• TO DO: Would you please return the lines of the entries below starting at the line that has "flip-flops,603,0.467" and ending at the line that has "2_1_floorplan: 5300 /", both included, exactly as they are?

• MATERIAL PROVIDED:

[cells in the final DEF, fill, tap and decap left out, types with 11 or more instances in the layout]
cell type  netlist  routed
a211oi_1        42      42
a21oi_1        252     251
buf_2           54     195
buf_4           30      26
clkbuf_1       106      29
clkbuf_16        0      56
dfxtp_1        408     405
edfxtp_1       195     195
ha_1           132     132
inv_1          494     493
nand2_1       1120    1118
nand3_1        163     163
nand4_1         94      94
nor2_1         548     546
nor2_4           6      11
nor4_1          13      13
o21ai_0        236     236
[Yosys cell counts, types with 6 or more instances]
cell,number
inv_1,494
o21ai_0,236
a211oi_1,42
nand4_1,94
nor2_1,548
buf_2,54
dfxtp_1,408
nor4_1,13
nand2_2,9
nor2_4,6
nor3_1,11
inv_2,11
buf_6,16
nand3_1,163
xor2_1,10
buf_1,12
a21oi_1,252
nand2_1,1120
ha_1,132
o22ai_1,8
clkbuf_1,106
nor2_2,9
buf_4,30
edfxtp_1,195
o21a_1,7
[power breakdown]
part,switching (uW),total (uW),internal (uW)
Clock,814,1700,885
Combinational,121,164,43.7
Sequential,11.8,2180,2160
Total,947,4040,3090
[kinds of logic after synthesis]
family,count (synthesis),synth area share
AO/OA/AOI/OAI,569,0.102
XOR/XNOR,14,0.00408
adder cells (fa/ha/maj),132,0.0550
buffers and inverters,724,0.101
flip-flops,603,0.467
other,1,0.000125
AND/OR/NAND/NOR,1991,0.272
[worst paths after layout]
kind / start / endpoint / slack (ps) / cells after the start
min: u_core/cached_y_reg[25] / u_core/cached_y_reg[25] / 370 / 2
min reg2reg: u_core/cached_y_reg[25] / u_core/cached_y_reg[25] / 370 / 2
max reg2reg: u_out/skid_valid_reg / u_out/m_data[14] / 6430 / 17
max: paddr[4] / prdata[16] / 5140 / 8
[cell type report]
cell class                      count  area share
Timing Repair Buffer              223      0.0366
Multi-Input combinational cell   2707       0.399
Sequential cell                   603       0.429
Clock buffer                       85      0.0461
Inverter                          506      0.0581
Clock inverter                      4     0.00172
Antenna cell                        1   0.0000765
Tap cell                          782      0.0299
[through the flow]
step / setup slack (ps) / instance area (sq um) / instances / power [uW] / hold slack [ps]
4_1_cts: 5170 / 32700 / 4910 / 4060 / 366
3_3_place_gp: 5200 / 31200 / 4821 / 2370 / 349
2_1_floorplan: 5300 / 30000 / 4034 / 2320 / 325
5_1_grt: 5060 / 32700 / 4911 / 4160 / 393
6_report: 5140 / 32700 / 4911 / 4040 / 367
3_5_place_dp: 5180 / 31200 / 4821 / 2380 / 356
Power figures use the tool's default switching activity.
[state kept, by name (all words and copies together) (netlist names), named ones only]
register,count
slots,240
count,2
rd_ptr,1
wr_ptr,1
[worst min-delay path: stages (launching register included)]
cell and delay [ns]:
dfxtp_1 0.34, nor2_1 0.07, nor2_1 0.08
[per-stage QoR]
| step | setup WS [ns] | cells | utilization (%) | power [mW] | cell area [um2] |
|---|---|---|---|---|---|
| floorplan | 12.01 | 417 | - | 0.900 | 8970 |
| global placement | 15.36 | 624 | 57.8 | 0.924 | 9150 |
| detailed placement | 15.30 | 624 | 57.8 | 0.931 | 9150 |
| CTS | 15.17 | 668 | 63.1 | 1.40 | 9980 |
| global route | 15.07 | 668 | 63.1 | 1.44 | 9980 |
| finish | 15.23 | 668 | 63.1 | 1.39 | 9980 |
[config.mk]
export PLATFORM = sky130hd
export DESIGN_NAME = html_escaping_utf8_encoder
export DESIGN_NICKNAME = d
export VERILOG_FILES = /design/src/rtl/hee_pkg.sv /design/src/rtl/html_escaping_utf8_encoder.sv /design/src/rtl/hee_front.sv /design/src/rtl/hee_queue.sv /design/src/rtl/hee_back.sv
export SDC_FILE = /design/constraint.sdc
export NUM_CORES = 1
export LEC_CHECK = 0
export BUFFER_PORTS_ARGS = -buffer_cell sky130_fd_sc_hd__buf_2
export CAP_MARGIN = 20
export CORE_UTILIZATION = 45
export DETAILED_ROUTE_END_ITERATION = 8
export PLACE_DENSITY = 0.61
export SLEW_MARGIN = 40
export SYNTH_ARGS = -nofsm -noshare
export SYNTH_HDL_FRONTEND = slang
export SYNTH_HIERARCHICAL = 1
export SYNTH_SLANG_ARGS = --single-unit
export TNS_END_PERCENT = 100
[constraint.sdc]
create_clock -name clk -period 6.2 [get_ports clk]
set_clock_uncertainty 0.15 [all_clocks]
set_input_delay 0.62 -clock clk [delete_from_list [all_inputs] [get_ports clk]]
set_output_delay 0.62 -clock clk [all_outputs]
set_load 0.01 [all_outputs]
$ cat src/rtl/core/lfs_pkg.sv
package lfs_pkg;

   // Field widths
   localparam int ERR_W       = 10;
   localparam int SPEED_W     = 15;
   localparam int GAIN_W      = 16;
   localparam int TICK_W      = 10;
   localparam int TARGET_W    = 16;
   localparam int CSR_INDEX_W = 3;
   localparam int CSR_DATA_W  = 16;
   localparam int REQ_DATA_W  = 16;
   localparam int RSP_DATA_W  = 40;

   // Tracking arithmetic
   localparam int SLOW_MULT   = 41;
   localparam int SLOW_SHIFT  = 7;
   localparam int CORR_SHIFT  = 8;
   localparam int ROUND_BIAS  = 128;

   // Error magnitude that must be exceeded before a turn direction is remembered.
   localparam logic signed [ERR_W-1:0] DIRECTION_DEADBAND = 10'sd20;

   // Reset value of the lost-line tick limit.
   localparam logic [TICK_W-1:0] LOST_LIMIT_RESET = 10'd1;

   typedef enum logic [1:0] {
      PHASE_TRACK  = 2'd0,
      PHASE_SEARCH = 2'd1,
      PHASE_STOP   = 2'd2
   } phase_type;

   typedef enum logic [1:0] {
      TURN_NONE  = 2'd0,
      TURN_LEFT  = 2'd1,
      TURN_RIGHT = 2'd2
   } turn_type;

   typedef enum logic [CSR_INDEX_W-1:0] {
      CSR_BASE_SPEED      = 3'd0,
      CSR_MIN_BASE_SPEED  = 3'd1,
      CSR_STEER_GAIN_P    = 3'd2,
      CSR_STEER_GAIN_D    = 3'd3,
      CSR_MAX_CORRECTION  = 3'd4,
      CSR_MAX_WHEEL_SPEED = 3'd5,
      CSR_SEARCH_SPEED    = 3'd6,
      CSR_LOST_LIMIT      = 3'd7
   } csr_index_type;

endpackage
===== src/design/twist_exponential_2d_core_assert.svh =====
// Assertion macros used by the core design file.
`ifndef TWIST_EXPONENTIAL_2D_CORE_ASSERT_SVH
`define TWIST_EXPONENTIAL_2D_CORE_ASSERT_SVH

// The consequent must hold in the same cycle as the antecedent.
`define TEX2D_ASSERT_IMPL(name, ck, rstn, ante, cons, msg) \
	name: assert property (@(posedge ck) disable iff (!(rstn)) (ante) |-> (cons)) \
		else $error(msg);

// The consequent must hold in the cycle after the antecedent.
`define TEX2D_ASSERT_NEXT(name, ck, rstn, ante, cons, msg) \
	name: assert property (@(posedge ck) disable iff (!(rstn)) (ante) |=> (cons)) \
		else $error(msg);

`endif


===== src/design/tex2d_pkg.sv =====
package tex2d_pkg;

	// Angle constants in fixed point.
	localparam longint unsigned TWO_PI_Q60 = 64'h6487ED5110B4611A;
	localparam longint unsigned PI_Q60     = 64'h3243F6A8885A308D;
	localparam longint unsigned TP30 = (TWO_PI_Q60 + (64'd1 << 29)) >> 30;
	localparam longint unsigned PI30 = (PI_Q60 + (64'd1 << 29)) >> 30;
	localparam longint unsigned HP30 = PI30 / 2;
	localparam longint unsigned CORDIC_GAIN_Q30 = 64'd652032874;

	// Internal widths, sized for the whole range of the angle format.
	localparam int A_W = 34;   // CORDIC angle and vector
	localparam int D_W = 38;   // magnitude of the rate in Q30
	localparam int R_W = 56;   // divider remainder
	localparam int Q_W = 17;   // quotient bits kept

	typedef struct packed {
		logic signed [15:0] w;
		logic signed [15:0] vx;
		logic signed [15:0] vy;
		logic [15:0]        th;
		logic [D_W-1:0]     dm;
		logic [D_W-1:0]     dabs;
	} red_t;

	typedef struct packed {
		logic signed [A_W-1:0] a;
		logic signed [A_W-1:0] cx;
		logic signed [A_W-1:0] cy;
		logic                  neg;
		logic                  wzero;
		logic                  wneg;
		logic signed [15:0]    vx;
		logic signed [15:0]    vy;
		logic signed [15:0]    theta;
		logic [D_W-1:0]        dabs;
	} cor_t;

	typedef struct packed {
		logic [R_W-1:0]     rx;
		logic [R_W-1:0]     ry;
		logic [Q_W-1:0]     qx;
		logic [Q_W-1:0]     qy;
		logic               ovx;
		logic               ovy;
		logic               negx;
		logic               negy;
		logic               wzero;
		logic signed [15:0] vx;
		logic signed [15:0] vy;
		logic signed [15:0] theta;
		logic [D_W-1:0]     dabs;
	} div_t;

	typedef struct packed {
		logic signed [15:0] disp_x;
		logic signed [15:0] disp_y;
		logic signed [15:0] disp_theta;
		logic               saturated;
	} out_t;

	// 2*pi with fb fraction bits, rounded to nearest.
	function automatic longint unsigned two_pi_q(int fb);
		longint unsigned sh;
		sh = 64'(60 - fb);
		return (TWO_PI_Q60 + (64'd1 << (sh - 64'd1))) >> sh;
	endfunction

	// Number of subtract steps needed to reduce both the output angle and the
	// Q30 angle below one turn.
	function automatic int red_steps(int afb);
		longint unsigned tpf;
		longint unsigned dmax;
		int n;
		tpf = two_pi_q(afb);
		dmax = 64'd32768 << (30 - afb);
		n = 1;
		for (int k = 0; k < 40; k++) begin
			if ((TP30 << k) <= dmax || (tpf << k) <= 64'd32768) begin
				n = k + 1;
			end
		end
		return n;
	endfunction

	// atan(2^-i) in Q30, rounded to nearest.
	function automatic longint unsigned atan_q30(int i);
		longint unsigned t;
		unique case (i)
			0:       t = 64'd843314857;
			1:       t = 64'd497837829;
			2:       t = 64'd263043837;
			3:       t = 64'd133525159;
			4:       t = 64'd67021687;
			5:       t = 64'd33543516;
			6:       t = 64'd16775851;
			7:       t = 64'd8388437;
			8:       t = 64'd4194283;
			9:       t = 64'd2097149;
			31:      t = 64'd1;
			default: t = 64'd1 << (30 - i);
		endcase
		return t;
	endfunction

endpackage


===== src/design/tex2d_cordic_cell.sv =====
// One rotation-mode CORDIC iteration.
module tex2d_cordic_cell #(
	parameter int IDX = 0
) (
	input  logic              clk,
	input  logic              arst_n,
	input  logic              en,
	input  logic              up_valid,
	input  tex2d_pkg::cor_t   up_word,
	output logic              dn_valid,
	output tex2d_pkg::cor_t   dn_word
);
	import tex2d_pkg::*;

	localparam logic signed [A_W-1:0] ATAN = A_W'(atan_q30(IDX));

	cor_t nxt;
	logic signed [A_W-1:0] dx;
	logic signed [A_W-1:0] dy;
	logic valid_q;
	cor_t word_q;

	// Rotate toward zero residual angle.
	always_comb begin
		nxt = up_word;
		dx = up_word.cy >>> IDX;
		dy = up_word.cx >>> IDX;
		if (!up_word.a[A_W-1]) begin
			nxt.cx = up_word.cx - dx;
			nxt.cy = up_word.cy + dy;
			nxt.a  = up_word.a - ATAN;
		end else begin
			nxt.cx = up_word.cx + dx;
			nxt.cy = up_word.cy - dy;
			nxt.a  = up_word.a + ATAN;
		end
	end

	always_ff @(posedge clk or negedge arst_n) begin
		if (!arst_n) begin
			valid_q <= 1'b0;
		end else if (en) begin
			valid_q <= up_valid;
		end
	end

	always_ff @(posedge clk) begin
		if (en) begin
			word_q <= nxt;
		end
	end

	assign dn_valid = valid_q;
	assign dn_word  = word_q;
endmodule


===== config.mk =====
export PLATFORM = sky130hd
export DESIGN_NAME = tex2d_cordic_cell
export DESIGN_NICKNAME = d
export VERILOG_FILES = /design/src/design/twist_exponential_2d_core_assert.svh /design/src/design/tex2d_pkg.sv /design/src/design/tex2d_cordic_cell.sv
export SDC_FILE = /design/constraint.sdc
export NUM_CORES = 1
export LEC_CHECK = 0
export BUFFER_PORTS_ARGS = -buffer_cell sky130_fd_sc_hd__buf_2
export CORE_MARGIN = 2
export CORE_UTILIZATION = 53
export CTS_BUF_LIST = sky130_fd_sc_hd__clkbuf_8 sky130_fd_sc_hd__clkbuf_16
export CTS_CLUSTER_DIAMETER = 50
export DETAILED_ROUTE_END_ITERATION = 16
export PLACE_DENSITY = 0.88
export SYNTH_ARGS = -nofsm -noshare
export SYNTH_HDL_FRONTEND = slang
export SYNTH_SLANG_ARGS = --single-unit

===== constraint.sdc =====
create_clock -name clk -period 0.8 [get_ports clk]
set_input_delay 0.04 -clock clk [delete_from_list [all_inputs] [get_ports clk]]
set_output_delay 0.04 -clock clk [all_outputs]
set_load 0.02 [all_outputs]

==> results of run 1 <==
==> what timing repair did <==
item                       CTS
pin swaps                  158
setup buffers               63
hold buffers                92
setup endpoints to repair  291
hold endpoints to repair    91
gates resized for setup    416
==> layer usage <==
metal | overflow | GRT usage, %
met1 | 0 | 72.71
met4 | 6 | 74.94
met2 | 0 | 92.22
met5 | 0 | 37.88
met3 | 0 | 63.97
==> through the flow <==
| step | area (sq um) | worst slack, ns | setup TNS (ns) |
|---|---|---|---|
| floorplan | 14310 | -1.547 | -100.56 |
| global placement | 19500 | -1.876 | -147.84 |
| detailed placement | 19500 | -2.077 | -156.04 |
| CTS | 23060 | -1.348 | -137.86 |
==> kinds of logic after synthesis <==
logic type | synth area share (%)
adder cells (fa/ha/maj) | 12.95
multiplexers | 0.8480
AO/OA/AOI/OAI | 21.70
flip-flops | 43.15
XOR/XNOR | 6.266
buffers and inverters | 5.182
AND/OR/NAND/NOR | 9.903
==> results.md, run 1 <==
* Gr usage total at 75.68%
* Post-synth EDFFs at 190
* I/O pin cnt at 387
* Synth Area per Inst at 10.13 sq um
* CTS max path bufs at 2
* CTS buffer count at 17
* Yosys top cell area share at 42.97%
* Primary FF master, synth: edfxtp_1
* Status: aborted with a tool error
* Vias in the first global route at 20970
* Mapped Area at 0.01328 sq mm
* Leading area contributor after synthesis: edfxtp_1
* Share of flip-flops with an asynchronous set or reset at 0.5236%
* Num rows at 57
* Most frequent cell after synthesis: edfxtp_1
* DIE HEIGHT at 162.3 um
* Stopped at: 5_1_grt
* Register area share after synthesis at 43.15%
* CTS Sinks at 191
* First error: [ERROR GRT-0116] Global routing finished with congestion. Check the congestion regions in the DRC Viewer.
* Pin count of the biggest net entering global routing at 86
* Area contributors post-synth: edfxtp_1, ha_1, xnor2_1
* Gpl congestion at 1.079
* Cell variety after synth at 83
* Htree depth at 4
* Root Driver: clkbuf_16
* Syn Nets at 1641
* Placed cell count at 2387
* Post-synth top cells: edfxtp_1, a21oi_1, ha_1, inv_1, nor2_1
* First-pass GRT wire length at 143800 um
* Die Width at 162.3 um
* Grt total ovfl at 6
* Initial core utilization at 54.28%
* Post-DP HPWL at 40870 um
* Cells after synthesis at 1311
* Syn. warnings at 0
* I/O Buffers at 386
* Synth Register Bits at 191
==> run 2, diff against run 1 <==
--- a/config.mk
+++ b/config.mk
@@ -7,11 +7,9 @@
 export LEC_CHECK = 0
 export BUFFER_PORTS_ARGS = -buffer_cell sky130_fd_sc_hd__buf_2
 export CORE_MARGIN = 2
-export CORE_UTILIZATION = 53
-export CTS_BUF_LIST = sky130_fd_sc_hd__clkbuf_8 sky130_fd_sc_hd__clkbuf_16
-export CTS_CLUSTER_DIAMETER = 50
+export CORE_UTILIZATION = 40
 export DETAILED_ROUTE_END_ITERATION = 16
-export PLACE_DENSITY = 0.88
+export PLACE_DENSITY_LB_ADDON = 0.15
 export SYNTH_ARGS = -nofsm -noshare
 export SYNTH_HDL_FRONTEND = slang
 export SYNTH_SLANG_ARGS = --single-unit
==> run 2 against run 1 <==
The flow now finishes, with violations (setup timing). Synthesized area did not move. Synthesized cell count unchanged.
==> results.md, run 2 <==
* 1st-iter DRT viols at 1184
* Drt first pass iters at 5
* Cells after synthesis at 1311 (unchanged)
* CP top delay family: compound AO/OA/AOI/OAI gates
* Most frequent cell after synthesis: edfxtp_1
* I/O Buffers at 386 (unchanged)
* Slowest cell on the critical path: fa_2
* Slew Viols, Final at 0
* Die area at 0.03467 sq mm
* Initial core utilization at 40.71% (-14 points)
* Top layer in use: met5
* Area contributors post-synth: edfxtp_1, ha_1, xnor2_1
* Post-route ant nets at 0
* Wl on met1 at 22420 um
* Die Width at 186.2 um (+15%)
* PwrDens at 1649 mW/mm^2
* Met3 wire len at 4948 um
* Fin crit share at 291.6%
* Grt total ovfl at 0
* Nets@finish at 2602
* Syn. warnings at 0 (unchanged)
* Fmax at 428.7 MHz
* Leakage at 10.94 nW
* CP Buf/Inv Count at 2
* Htree depth at 4 (unchanged)
* Final setup violation count at 287
* Tmin final at 2.333 ns
* Leading area contributor after synthesis: edfxtp_1
* Setup crit end kind: flip-flop
* Post-synth EDFFs at 190 (unchanged)
* Startpoint types: input pin
* CTS Sinks at 191 (unchanged)
* Hold_ws at 0.03683 ns
* Largest register FFs at 190
* Max FO, Critical Path at 6
* DIE HEIGHT at 186.2 um (+15%)
* Most frequent cells in the layout: buf_4, buf_6, buf_2
* Max Cap Violations at 0
* Num rows at 66 (+16%)
* Gr usage total at 29.78%
* Fin. Hold Viols at 0
* Post-DP HPWL at 39240 um (-4.0%)
* Primary FF master, synth: edfxtp_1
* CP Cell Sequence: buf_16 > buf_8 > fa_2 > nor2b_1 > o21a_4 > o21ai_4 > a211oi_4 > nor2_2 > o211ai_1 > nor3_2 > o31ai_1 > xor2_1
* Synth-to-layout area growth at 88.58%
* Sw frac at 35.99%
* Sequential power share at 32.4%
* Relative slew margins at 54.92%
* Combinational share of power at 45.2%
* Synth Register Bits at 191 (unchanged)
* Skew final at 0 ns
* Required @ worst endpoint at 0.98 ns
* Core area at 0.03262 sq mm
* I/O pin cnt at 387 (unchanged)
* Mapped Area at 0.01328 sq mm (unchanged)
* Post-synth top cells: edfxtp_1, a21oi_1, ha_1, inv_1, nor2_1
* Pin count of the biggest net entering global routing at 48
* Vias in the first global route at 14530
* CTS max path bufs at 2 (unchanged)
* Placed cell count at 2523 (+5.7%)
* Clk slew on worst S/H paths at 0.09 ns
* Met2 WL at 30040 um
* Initial antenna violation count at 10
* CP Class: input pin to flip-flop
* Yosys top cell area share at 42.97% (unchanged)
* VDD IR max at 0.001574 V
* Critical path arrival at 2.51 ns
* Layout cells sized above 1 at 56.54%
* Register area share after synthesis at 43.15% (unchanged)
* DRC at 0
* Final Non-Filler Cells at 2739
* Switching power at 0.01486 W
* Vias per inst at 5.398
* Setup_tns at -143.92 ns
* Clk pwr share at 22.3%
* CTS buffer count at 17 (unchanged)
* Setup ws final at -1.533 ns
* Synth Area per Inst at 10.13 sq um (unchanged)
* CTS tree: done
* Via Count at 14780
* First-pass GRT wire length at 78580 um
* CP max stage delay at 0.42 ns
* Syn Nets at 1641 (unchanged)
* Root Driver: clkbuf_16
* Clk_lat worst skew at 0.44 ns
* Type of the tightest min-delay check: input pin to flip-flop
* Gpl congestion at 0.9294 (-14%)
* Status: finished, violations left
* Violated checks: setup timing
* Routed wire per std cell at 22.13 um
* RSZ-0062 raised after global routing: true
* Cell variety after synth at 83 (unchanged)
* Pint at 0.02643 W
* Worst-Margin Slew at 0.6763 ns
* Share of flip-flops with an asynchronous set or reset at 0.5236% (unchanged)
* Final WL at 60610 um
* Leading cell type in the layout, fill and taps excluded: buf_4
## run 2: cell counts after synthesis
No cell type changed its count.
## run 2: routing by layer
layer	track usage, %	vias to the layer above
met1	34.57	7140
met3	5.744	192
met4	13.95	4
li1	-	6732
met2	52.95	716
met5	0	-
## run 2: cell families (layout without fill, tap and decap cells)
family / after synthesis / count (layout) / share of synthesized area, %
AO/OA/AOI/OAI: 441 / 441 / 21.70
adder cells (fa/ha/maj): 135 / 135 / 12.95
AND/OR/NAND/NOR: 273 / 273 / 9.903
buffers and inverters: 165 / 1139 / 5.182
XOR/XNOR: 95 / 95 / 6.266
other: 0 / 12 / 0
flip-flops: 191 / 191 / 43.15
multiplexers: 11 / 11 / 0.8480
## run 2: cell type report
cell class,count,area (sq um)
diodes,12,30.03
clock buffers,17,425.4
clock inverters,15,183.9
fillers,2037,7577
inverters,117,546.8
multi-input cells,955,9160
flip-flops and latches,191,5732
well taps,442,553.0
repair buffers,989,8394
repair inverters,1,16.27
## run 2: stage by stage
stage	total power, W	utilization, %	cell area, sq um	setup WS (ns)
after floorplan	0.02061	-	14310	-1.547
after global placement	0.02677	60.72	19810	-2.089
after detailed placement	0.02689	60.72	19810	-2.061
after CTS	0.03861	71.98	23480	-1.360
after global routing	0.04274	76.72	25030	-1.615
final	0.04129	76.77	25040	-1.533
## run 2: worst paths after layout
check / startpoint / end / slack [ns] / cells past startpoint
worst max-delay path: up_word[190] / dn_word[189] / -1.53 / 12
worst min-delay path: en / dn_word[129] / 0.04 / 2
worst max register to register: dn_valid / dn_valid / 0.01 / 1
worst min register to register: dn_valid / dn_valid / 0.55 / 1
max in group asynchronous: arst_n / dn_valid / 0.25 / 3
min in group asynchronous: arst_n / dn_valid / 0.43 / 3
## run 2: repair_timing
item,4_1_cts,5_1_grt
hold buffers,94,0
setup buffers,57,36
pin swaps,142,127
setup endpoints to repair,291,288
endpoints found under the hold margin,93,0
gates cloned,2,0
resized for setup,406,354
## run 2: power groups by stage
stage,registers (W),clock network [W],logic (W)
floorplan,0.0149,0,0.00576
global placement,0.0132,0,0.0135
detailed placement,0.0132,0,0.0137
CTS,0.0131,0.00915,0.0163
global route,0.0135,0.00962,0.0196
finish,0.0134,0.00922,0.0187
Power figures use the tool's default switching activity.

• RESPONSE TO THIS TASK:
flip-flops,603,0.467
other,1,0.000125
AND/OR/NAND/NOR,1991,0.272
[worst paths after layout]
kind / start / endpoint / slack (ps) / cells after the start
min: u_core/cached_y_reg[25] / u_core/cached_y_reg[25] / 370 / 2
min reg2reg: u_core/cached_y_reg[25] / u_core/cached_y_reg[25] / 370 / 2
max reg2reg: u_out/skid_valid_reg / u_out/m_data[14] / 6430 / 17
max: paddr[4] / prdata[16] / 5140 / 8
[cell type report]
cell class                      count  area share
Timing Repair Buffer              223      0.0366
Multi-Input combinational cell   2707       0.399
Sequential cell                   603       0.429
Clock buffer                       85      0.0461
Inverter                          506      0.0581
Clock inverter                      4     0.00172
Antenna cell                        1   0.0000765
Tap cell                          782      0.0299
[through the flow]
step / setup slack (ps) / instance area (sq um) / instances / power [uW] / hold slack [ps]
4_1_cts: 5170 / 32700 / 4910 / 4060 / 366
3_3_place_gp: 5200 / 31200 / 4821 / 2370 / 349
2_1_floorplan: 5300 / 30000 / 4034 / 2320 / 325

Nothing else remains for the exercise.